Immune imprinting and vaccine interval determine antibody responses to monovalent XBB.1.5 COVID-19 vaccination.

BACKGROUND: As COVID-19 becomes endemic and vaccines are annually adapted, exposure intervals and immune imprinting become critical considerations for vaccination strategy. Imprinting by the ancestral spike protein affected bivalent Wuhan-Hu-1/BA.4-5 vaccine responses. We assess the persistence of imprinting in antibody responses to the more recent XBB.1.5 monovalent formulation. METHODS: We quantified live virus-neutralizing antibodies by focus reduction neutralization test and ancestral spike receptor-binding isotype titers by immunosorbent assay in individuals before and after XBB.1.5 vaccination. We compared responses between those who previously received three to four doses of Wuhan-Hu-1 vaccine and one dose of bivalent Wuhan-Hu-1/BA.4-5 (bivalent recipients) and those who received three to four doses of Wuhan-Hu-1 (bivalent non-recipients). RESULTS: We report that before XBB.1.5 vaccination, bivalent non-recipients have decreased breadth and potency of neutralization. At post-vaccination, non-recipients exhibit greater boosting of neutralizing antibodies against XBB.1.5 (18.4X versus 6.2X), EG.5.1 (30.9X versus 7.0X), and JN.1 (9.2X versus 3.7X) variants with comparable breadth and trends toward greater potency. Greater boosting in non-recipients is similarly observed for spike-binding IgA and total IgG/A/M but not IgG nor IgM. Bivalent non-recipients had longer intervals between vaccination, which may enhance antibody responses; however, bivalent receipt and interval are tightly linked, preventing isolation of individual contributions to boosting.

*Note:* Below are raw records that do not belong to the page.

==> src/acd_defines.vh <==
`ifndef ACD_DEFINES_VH
`define ACD_DEFINES_VH

// written byte: kind flag and configuration fields
`define ACD_KIND_BIT 7
`define ACD_SCAN_HI 6
`define ACD_SCAN_LO 5
`define ACD_CODE_HI 4
`define ACD_CODE_LO 1
`define ACD_SE_BIT 0

// setup byte fields that this block uses
`define ACD_SETUP_HI 6
`define ACD_SETUP_LO 2
`define ACD_REF_MID_BIT 5
`define ACD_RST_BIT 1

// configuration power-up values
`define ACD_SCAN_RST 2'h0
`define ACD_CODE_RST 4'h0
`define ACD_SE_RST 1'h1
`define ACD_SETUP_RST 5'h00

// scan-mode encodings
`define ACD_SCAN_UP 2'h0
`define ACD_SCAN_REP8 2'h1
`define ACD_SCAN_MID 2'h2
`define ACD_SCAN_ONE 2'h3

// channel limits
`define ACD_TOP_12CH 4'hb
`define ACD_TOP_4CH 4'h3
`define ACD_MID_12CH 4'h6
`define ACD_MID_4CH 4'h2
`define ACD_REPEAT_LAST 3'h7

`endif

==> src/acd_config_decode.v <==
`timescale 1ns/100ps
`default_nettype none
`include "acd_defines.vh"

module acd_config_decode #(
  parameter FOUR_CH = 0,
  parameter [6:0] DEV_ADDR = 7'h2a // arbitrary value
) (
  input wire i_core_clk,
  input wire i_rstn,
  input wire i_scl,
  input wire i_sda,
  input wire i_scan_start,
  input wire i_scan_next,
  output wire o_sda_out,
  output wire o_sda_oe,
  output reg [1:0] o_scan_mode,
  output reg [3:0] o_channel_code,
  output reg o_single_ended_select,
  output reg o_reference_pin_select_mid,
  output reg [3:0] o_mux_pos,
  output reg [3:0] o_mux_neg,
  output reg o_neg_is_gnd,
  output reg o_invert,
  output reg o_sel_valid,
  output reg o_scan_busy,
  output reg o_scan_last
);

  localparam [3:0] TOP_CH = FOUR_CH ? `ACD_TOP_4CH : `ACD_TOP_12CH;
  localparam [3:0] MID_CH = FOUR_CH ? `ACD_MID_4CH : `ACD_MID_12CH;

  wire byte_valid;
  wire [7:0] rx_byte;
  reg [1:0] scan_r;
  reg [3:0] code_r;
  reg se_r;
  reg [4:0] setup_r;
  reg [3:0] cur_r;
  reg [2:0] rep_r;
  reg busy_r;
  wire ref_mode;
  reg [3:0] code_nxt;
  reg [3:0] limit_nxt;
  reg [3:0] first_nxt;
  reg last_nxt;
  reg [3:0] pos_nxt;
  reg [3:0] neg_nxt;
  reg gnd_nxt;
  reg inv_nxt;
  reg valid_nxt;
  reg [3:0] sel_ch;

  //////////////////////////////////////////////////////////////////////////
  // two-wire receiver, acknowledges a matching write address and every data byte after it
  acd_byte_rx #(
    .DEV_ADDR(DEV_ADDR)
  ) u_rx (
    .i_core_clk(i_core_clk),
    .i_rstn(i_rstn),
    .i_scl(i_scl),
    .i_sda(i_sda),
    .o_sda_out(o_sda_out),
    .o_sda_oe(o_sda_oe),
    .o_byte_valid(byte_valid),
    .o_byte(rx_byte)
  );

  assign ref_mode = setup_r[`ACD_REF_MID_BIT - `ACD_SETUP_LO];

  //////////////////////////////////////////////////////////////////////////
  // byte kind steers the byte to configuration or setup storage
  always @* begin
    code_nxt = rx_byte[`ACD_CODE_HI:`ACD_CODE_LO];
    if (FOUR_CH != 0) begin
      code_nxt[3:2] = 2'h0;
    end
  end

  always @(posedge i_core_clk or negedge i_rstn) begin
    if (!i_rstn) begin
      scan_r <= `ACD_SCAN_RST;
      code_r <= `ACD_CODE_RST;
      se_r <= `ACD_SE_RST;
      setup_r <= `ACD_SETUP_RST;
    end else if (byte_valid) begin
      if (!rx_byte[`ACD_KIND_BIT]) begin
        scan_r <= rx_byte[`ACD_SCAN_HI:`ACD_SCAN_LO];
        code_r <= code_nxt;
        se_r <= rx_byte[`ACD_SE_BIT];
      end else if (!rx_byte[`ACD_RST_BIT]) begin
        // reset request leaves the setup contents alone
        scan_r <= `ACD_SCAN_RST;
        code_r <= `ACD_CODE_RST;
        se_r <= `ACD_SE_RST;
      end else begin
        setup_r <= rx_byte[`ACD_SETUP_HI:`ACD_SETUP_LO];
      end
    end
  end

  //////////////////////////////////////////////////////////////////////////
  // scan span from mode and code; differential spans stay pair aligned
  always @* begin
    limit_nxt = (code_r > TOP_CH) ? TOP_CH : code_r;
    if (se_r && ref_mode && limit_nxt == TOP_CH) begin
      limit_nxt = TOP_CH - 4'h1;
    end
    case (scan_r)
      `ACD_SCAN_UP: first_nxt = 4'h0;
      `ACD_SCAN_MID: first_nxt = MID_CH;
      default: first_nxt = limit_nxt;
    endcase
    if (first_nxt > limit_nxt) begin
      first_nxt = limit_nxt; // mid start above code scans one input only
    end
    if (!se_r) begin
      limit_nxt = {limit_nxt[3:1], 1'b0};
      first_nxt = {first_nxt[3:1], 1'b0};
    end
  end

  // last step of a scan: limit reached or repeat count used up
  always @* begin
    if (scan_r == `ACD_SCAN_REP8) begin
      last_nxt = (rep_r == `ACD_REPEAT_LAST);
    end else if (scan_r == `ACD_SCAN_ONE) begin
      last_nxt = 1'b1;
    end else begin
      last_nxt = (cur_r >= limit_nxt);
    end
  end

  //////////////////////////////////////////////////////////////////////////
  // scan stepper; outside a scan the selected code drives the mux
  always @(posedge i_core_clk or negedge i_rstn) begin
    if (!i_rstn) begin
      busy_r <= 1'b0;
      cur_r <= 4'h0;
      rep_r <= 3'h0;
    end else if (i_scan_start) begin
      busy_r <= 1'b1;
      cur_r <= first_nxt;
      rep_r <= 3'h0;
    end else if (busy_r && i_scan_next) begin
      if (last_nxt) begin
        busy_r <= 1'b0;
      end else if (scan_r == `ACD_SCAN_REP8) begin
        rep_r <= rep_r + 3'h1;
      end else if (se_r) begin
        cur_r <= cur_r + 4'h1;
      end else begin
        cur_r <= cur_r + 4'h2;
      end
    end else if (!busy_r) begin
      cur_r <= code_r;
    end
  end

  //////////////////////////////////////////////////////////////////////////
  // channel to mux decode
  always @* begin
    sel_ch = busy_r ? cur_r : code_r;
    pos_nxt = sel_ch;
    neg_nxt = 4'h0;
    gnd_nxt = 1'b1;
    inv_nxt = 1'b0;
    valid_nxt = (sel_ch <= TOP_CH);
    if (se_r) begin
      if (ref_mode && sel_ch == TOP_CH) begin
        valid_nxt = 1'b0;
      end
    end else if (ref_mode && sel_ch[3:1] == TOP_CH[3:1]) begin
      // lower input of the top pair against ground, odd code negated
      pos_nxt = {sel_ch[3:1], 1'b0};
      inv_nxt = sel_ch[0];
    end else begin
      gnd_nxt = 1'b0;
      pos_nxt = sel_ch;
      neg_nxt = {sel_ch[3:1], ~sel_ch[0]};
    end
  end

  always @(posedge i_core_clk or negedge i_rstn) begin
    if (!i_rstn) begin
      o_scan_mode <= `ACD_SCAN_RST;
      o_channel_code <= `ACD_CODE_RST;
      o_single_ended_select <= `ACD_SE_RST;
      o_reference_pin_select_mid <= 1'b0;
      o_mux_pos <= 4'h0;
      o_mux_neg <= 4'h0;
      o_neg_is_gnd <= 1'b1;
      o_invert <= 1'b0;
      o_sel_valid <= 1'b1;
      o_scan_busy <= 1'b0;
      o_scan_last <= 1'b0;
    end else begin
      o_scan_mode <= scan_r;
      o_channel_code <= code_r;
      o_single_ended_select <= se_r;
      o_reference_pin_select_mid <= ref_mode;
      o_mux_pos <= pos_nxt;
      o_mux_neg <= neg_nxt;
      o_neg_is_gnd <= gnd_nxt;
      o_invert <= inv_nxt;
      o_sel_valid <= valid_nxt;
      o_scan_busy <= busy_r;
      o_scan_last <= busy_r & last_nxt;
    end
  end

endmodule

`default_nettype wire

==> src/acd_byte_rx.v <==
`timescale 1ns/100ps
`default_nettype none

// two-wire write receiver: address match, byte shift-in, acknowledge
module acd_byte_rx #(
  parameter [6:0] DEV_ADDR = 7'h2a // arbitrary value
) (
  input wire i_core_clk,
  input wire i_rstn,
  input wire i_scl,
  input wire i_sda,
  output reg o_sda_out,
  output reg o_sda_oe,
  output reg o_byte_valid,
  output reg [7:0] o_byte
);

  localparam [1:0] RX_IDLE = 2'h0;
  localparam [1:0] RX_ADDR = 2'h1;
  localparam [1:0] RX_DATA = 2'h2;
  localparam [1:0] RX_ACK = 2'h3;

  reg [2:0] scl_s_r;
  reg [2:0] sda_s_r;
  reg scl_r;
  reg sda_r;
  reg [1:0] state_r;
  reg [2:0] bit_cnt_r;
  reg [7:0] shift_r;
  reg full_r;
  reg ack_addr_r;
  wire scl_nxt;
  wire sda_nxt;
  wire scl_rise;
  wire scl_fall;
  wire start_seen;
  wire stop_seen;

  //////////////////////////////////////////////////////////////////////////
  // three-stage synchronisers; a level counts once stages 2 and 3 agree
  assign scl_nxt = (scl_s_r[1] == scl_s_r[2]) ? scl_s_r[2] : scl_r;
  assign sda_nxt = (sda_s_r[1] == sda_s_r[2]) ? sda_s_r[2] : sda_r;
  assign scl_rise = scl_nxt & ~scl_r;
  assign scl_fall = ~scl_nxt & scl_r;
  // start and stop are sda edges while scl stays high
  assign start_seen = scl_r & scl_nxt & sda_r & ~sda_nxt;
  assign stop_seen = scl_r & scl_nxt & ~sda_r & sda_nxt;

  always @(posedge i_core_clk or negedge i_rstn) begin
    if (!i_rstn) begin
      scl_s_r <= 3'h7;
      sda_s_r <= 3'h7;
      scl_r <= 1'b1;
      sda_r <= 1'b1;
    end else begin
      scl_s_r <= {scl_s_r[1:0], i_scl};
      sda_s_r <= {sda_s_r[1:0], i_sda};
      scl_r <= scl_nxt;
      sda_r <= sda_nxt;
    end
  end

  //////////////////////////////////////////////////////////////////////////
  // byte engine; a byte is handed on only after its acknowledge clock ends
  always @(posedge i_core_clk or negedge i_rstn) begin
    if (!i_rstn) begin
      state_r <= RX_IDLE;
      bit_cnt_r <= 3'h0;
      shift_r <= 8'h00;
      full_r <= 1'b0;
      ack_addr_r <= 1'b0;
      o_sda_out <= 1'b1;
      o_sda_oe <= 1'b0;
      o_byte_valid <= 1'b0;
      o_byte <= 8'h00;
    end else begin
      o_byte_valid <= 1'b0;
      o_sda_out <= 1'b0; // only ever pulls low
      if (start_seen) begin
        state_r <= RX_ADDR;
        bit_cnt_r <= 3'h0;
        full_r <= 1'b0;
        o_sda_oe <= 1'b0;
      end else if (stop_seen) begin
        state_r <= RX_IDLE;
        full_r <= 1'b0;
        o_sda_oe <= 1'b0;
      end else begin
        case (state_r)
          RX_ADDR, RX_DATA: begin
            if (scl_rise && !full_r) begin
              // take the synced level of this cycle: after an acknowledge
              // the line is released late and sda_r still shows it low
              shift_r <= {shift_r[6:0], sda_nxt};
              bit_cnt_r <= bit_cnt_r + 3'h1;
              full_r <= (bit_cnt_r == 3'h7);
            end else if (scl_fall && full_r) begin
              full_r <= 1'b0;
              ack_addr_r <= (state_r == RX_ADDR);
              // reads are not served here, so a read address is not acked
              if (state_r == RX_DATA ||
                  shift_r == {DEV_ADDR, 1'b0}) begin
                o_sda_oe <= 1'b1;
                state_r <= RX_ACK;
              end else begin
                state_r <= RX_IDLE;
              end
            end
          end
          RX_ACK: begin
            if (scl_fall) begin
              o_sda_oe <= 1'b0;
              state_r <= RX_DATA;
              bit_cnt_r <= 3'h0;
              if (!ack_addr_r) begin
                o_byte_valid <= 1'b1;
                o_byte <= shift_r;
              end
            end
          end
          default: begin
            state_r <= RX_IDLE;
          end
        endcase
      end
    end
  end

endmodule

`default_nettype wire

Nonetheless, back-boosting of ancestral SARS-CoV-2 titers in both participant groups provides interval-independent evidence that imprinting persists. CONCLUSIONS: Our findings indicate that immune imprinting continues to affect humoral immunity elicited by the XBB.1.5 vaccine. Both imprinting and exposure intervals are important phenomena underlying immunogenicity of future variant-adapted COVID-19 vaccines.